Once the volume has been fully agglomerated, learning starts over, which can
result in repeated elements. training_data
is the set of unique learning
samples encountered over all epochs, while all_training_data
is a list of
the samples encountered in each epoch (including repeats).
Now that we have a training sample, we can train a classifier, such as
classify.RandomForest
, which is a wrapper of vigra.learning.RandomForest
to match the classifier interface in scikit-learn
:
features, labels, weights, history = training_data
rf = classify.RandomForest()
rf = rf.fit(features, labels[:,0])
rf.save_to_disk('my-random-forest.rf.h5')
As seen above, the RF can be saved in HDF5 format for future use. It's easy to reload later:
rf = classify.RandomForest()
rf.load_from_disk('my-random-forest.rf.h5')
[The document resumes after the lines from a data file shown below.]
===== src/rtl/supply_memory_fault_status.sv =====
// supply and memory fault status registers behind an apb slave
//
// Contract
// - buffer supply low sets its flag
// - bus input low sets its flag
// - buffer supply high sets its flag
// - analog regulator out of window sets flag
// - digital regulator out of window sets flag
// - otp regulator out of window sets flag
// - continuity break sets its flag
// - any supply fault reloads shared recovery timer
// - memory status bits 7,6,5,4,2, reset zero
// - factory otp fault sets its flag
// - user otp fault sets its flag
// - read or report clears memory faults
// - after init done, recompute check continuously
// - check mismatch sets check fault flag
// - write-in-progress high during otp programming
// - write-in-progress self clears, reads ignored
// - no fault: timer counts down to zero
// - psi5 or reporting off: mute, autoclear
// - summary flag is or of memory bits
//
// The APB register port was decided locally.
`timescale 1ns/1ps
`include "fault_status_cfg.svh"
module supply_memory_fault_status
   import fault_status_pkg::*;
#(
   parameter int RECOVERY_CYCLES = `SUPPLY_RECOVERY_CYC,
   parameter int TIMER_W = 16,
   parameter int WATCH_W = 8
) (
   input wire logic pclk,
   input wire logic presetn,
   input wire logic clk_en,
   input wire logic psel,
   input wire logic penable,
   input wire logic pwrite,
   input wire logic [11:0] paddr,
   input wire logic [31:0] pwdata,
   input wire logic [3:0] pstrb,
   output logic pready,
   output logic [31:0] prdata,
   output logic pslverr,
   input wire logic buffer_supply_low_in,
   input wire logic bus_input_low_in,
   input wire logic buffer_supply_high_in,
   input wire logic analog_regulator_out_in,
   input wire logic digital_regulator_out_in,
   input wire logic otp_regulator_out_in,
   input wire logic continuity_break_in,
   input wire logic temperature_fault_in,
   input wire logic factory_otp_fault,
   input wire logic user_otp_fault,
   input wire logic otp_program_busy,
   input wire logic [WATCH_W-1:0] watched_regs,
   input wire logic report_supply,
   input wire logic report_memory,
   output logic transmit_enable,
   output logic supply_fault_summary,
   output logic memory_temperature_summary_flag,
   output logic [TIMER_W-1:0] recovery_timer
);

   // ************************************************************
   // pin synchronisers
   // ************************************************************
   localparam int NPIN = 8;
   logic [NPIN-1:0] pin_meta_r;
   logic [NPIN-1:0] pin_sync_r;
   logic [NPIN-1:0] pin_raw;
   assign pin_raw = {temperature_fault_in, buffer_supply_low_in, bus_input_low_in, buffer_supply_high_in,
                     analog_regulator_out_in, digital_regulator_out_in, otp_regulator_out_in, continuity_break_in};

   // monitors are analog, so each pin passes two flop stages before use
   always_ff @(posedge pclk or negedge presetn) begin
      if (!presetn) begin
         pin_meta_r <= '0;
         pin_sync_r <= '0;
      end else if (clk_en) begin
         pin_meta_r <= pin_raw;
         pin_sync_r <= pin_meta_r;
      end
   end

   logic temp_now;
   logic [6:0] supply_now;
   assign temp_now = pin_sync_r[7];
   assign supply_now = pin_sync_r[6:0];

   // ************************************************************
   // apb slave
   // ************************************************************
   logic rd_access;
   logic wr_access;
   logic addr_known;
   assign rd_access = psel && penable && !pwrite && clk_en;
   assign wr_access = psel && penable && pwrite && clk_en;
   assign pready = 1'b1;

   function automatic logic is_mapped(input logic [11:0] a);
      is_mapped = (a == `SUPPLY_STATUS_ADDR) || (a == `MEMORY_STATUS_ADDR) ||
                  (a == `CONTROL_ADDR) || (a == `WATCH_ADDR);
   endfunction : is_mapped

   assign addr_known = is_mapped(paddr);
   assign pslverr = psel && penable && !addr_known;

   logic rd_supply;
   logic rd_memory;
   assign rd_supply = rd_access && (paddr == `SUPPLY_STATUS_ADDR);
   assign rd_memory = rd_access && (paddr == `MEMORY_STATUS_ADDR);

   // ************************************************************
   // control register
   // ************************************************************
   status_byte_t control_r;
   logic init_done;
   logic report_disable;
   logic psi5_mode;
   assign init_done = control_r[`CTL_INIT_DONE_BIT];
   assign report_disable = control_r[`CTL_REPORT_DIS_BIT];
   assign psi5_mode = control_r[`CTL_PSI5_BIT];

   // init done is sticky until reset; once set, other bits freeze
   always_ff @(posedge pclk or negedge presetn) begin
      if (!presetn) begin
         control_r <= `CONTROL_RST;
      end else if (wr_access && paddr == `CONTROL_ADDR && pstrb[0] && !init_done) begin
         control_r <= pwdata[7:0];
      end
   end

   // ************************************************************
   // recovery timer
   // ************************************************************
   logic any_supply;
   logic [TIMER_W-1:0] timer_r;
   assign any_supply = |supply_now;

   always_ff @(posedge pclk or negedge presetn) begin
      if (!presetn) begin
         timer_r <= '0;
      end else if (clk_en) begin
         if (any_supply) begin
            timer_r <= TIMER_W'(RECOVERY_CYCLES);
         end else if (timer_r != '0) begin
            timer_r <= timer_r - 1'b1;
         end
      end
   end
   assign recovery_timer = timer_r;

   // ************************************************************
   // supply status flags
   // ************************************************************
   status_byte_t supply_r;
   status_byte_t supply_set;
   logic timer_zero;
   logic auto_clear;
   logic supply_clear;
   assign timer_zero = (timer_r == '0);
   assign auto_clear = psi5_mode || report_disable;

   always_comb begin
      supply_set = '0;
      supply_set[`SUP_BUF_LOW_BIT] = supply_now[6];
      supply_set[`SUP_BUS_LOW_BIT] = supply_now[5];
      supply_set[`SUP_BUF_HIGH_BIT] = supply_now[4];
      supply_set[`SUP_ANALOG_BIT] = supply_now[3];
      supply_set[`SUP_DIGITAL_BIT] = supply_now[2];
      supply_set[`SUP_OTP_BIT] = supply_now[1];
      supply_set[`SUP_CONT_BIT] = supply_now[0];
   end

   // a clear is only honoured once the timer has run out
   assign supply_clear = timer_zero && (auto_clear || rd_supply || report_supply);

   always_ff @(posedge pclk or negedge presetn) begin
      if (!presetn) begin
         supply_r <= '0;
      end else if (clk_en) begin
         // set wins over clear
         supply_r <= supply_set | (supply_clear ? 8'h00 : supply_r);
      end
   end

   // muted while the timer runs in psi5 or with reporting off
   assign transmit_enable = !(auto_clear && !timer_zero);
   assign supply_fault_summary = |supply_r;

   // ************************************************************
   // register array check
   // ************************************************************
   logic [WATCH_W-1:0] check_ref_r;
   logic check_armed_r;
   logic check_mismatch;
   assign check_mismatch = check_armed_r && (watched_regs != check_ref_r);

   // reference code taken at the first cycle after init done
   always_ff @(posedge pclk or negedge presetn) begin
      if (!presetn) begin
         check_ref_r <= '0;
         check_armed_r <= 1'b0;
      end else if (clk_en && init_done && !check_armed_r) begin
         check_ref_r <= watched_regs;
         check_armed_r <= 1'b1;
      end
   end

   // ************************************************************
   // memory status flags
   // ************************************************************
   status_byte_t memory_r;
   logic mem_clear;
   assign mem_clear = rd_memory || report_memory;

   always_ff @(posedge pclk or negedge presetn) begin
      if (!presetn) begin
         memory_r <= `MEM_STATUS_RST;
      end else if (clk_en) begin
         memory_r[`MEM_FACTORY_BIT] <= factory_otp_fault || (memory_r[`MEM_FACTORY_BIT] && !mem_clear);
         memory_r[`MEM_USER_BIT] <= user_otp_fault || (memory_r[`MEM_USER_BIT] && !mem_clear);
         memory_r[`MEM_CHECK_BIT] <= check_mismatch || (memory_r[`MEM_CHECK_BIT] && !mem_clear);
         memory_r[`MEM_WRITE_BIT] <= otp_program_busy;
         memory_r[`MEM_TEMP_BIT] <= temp_now || (memory_r[`MEM_TEMP_BIT] && !mem_clear);
         memory_r[3] <= 1'b0;
         memory_r[1:0] <= 2'b00;
      end
   end

   assign memory_temperature_summary_flag = |memory_r;

   // ************************************************************
   // read data
   // ************************************************************
   always_ff @(posedge pclk or negedge presetn) begin
      if (!presetn) begin
         prdata <= '0;
      end else if (clk_en && psel && !penable && !pwrite) begin
         // captured in setup so access phase ends in one cycle
         case (paddr)
            `SUPPLY_STATUS_ADDR: prdata <= {24'h000000, supply_r};
            `MEMORY_STATUS_ADDR: prdata <= {24'h000000, memory_r};
            `CONTROL_ADDR: prdata <= {24'h000000, control_r};
            `WATCH_ADDR: prdata <= {{(32-WATCH_W){1'b0}}, check_ref_r};
            default: prdata <= 32'h00000000;
         endcase
      end
   end

endmodule : supply_memory_fault_status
Let's use it right now though:
# use agglo.classifier_probability to create a closure over the feature map and
# classifier that satisfies the definition of a merge priority function.
learned_priority_function = agglo.classifier_probability(fc, rf)
test_prob = imio.read_image_stack('test-probabilities-*.png')
test_label_field = morpho.watershed(test_prob)
gtest = agglo.Rag(test_label_field, test_prob, learned_priority_function,
feature_manager=fc)
gtest.agglomerate(inf)
test_ucm = gtest.get_ucm()
It's probably a good idea to save the UCM for later:
imio.write_h5_stack(test_ucm, 'test-ucm.h5')
By default, imio
puts datasets in the 'stack'
group in the HDF5 file, but
you can specify your own.
imio.write_h5_stack(test_ucm, 'test-ucm.h5', group='volume')
We have now done our first learned agglomeration. But how do we know how well we have done?
We can use the evaluate
submodule to check our performance.
from gala import evaluate as ev
from scipy.ndimage.measurements import label
t = imio.read_h5_stack('test-gold-standard.h5')
s = label(ucm_test < 0.5)[0]
# variation of information, including decomposition, and multiple thresholds
vi = ev.vi(s, t)
svi = ev.split_vi(s, t)
vit = ev.vi_by_threshold(test_ucm, t)
# draw the split-vi plot
from matplotlib import pyplot as plt
plt.plot(vit[1], vit[2])
plt.show()
# rand index and adjusted rand index
ri = ev.rand_index(s, t)
ari = ev.adj_rand_index(s, t)
# Fowlkes-Mallows index
fm = ev.fm_index(s, t)
# pixel-wise precision-recall
pr = ev.pixel_wise_precision_recall(s, t)
That's a quick summary of the capabilities of Gala. There are of course many options under the hood, many of which are undocumented... Feel free to push me to update the documentation of your favorite function!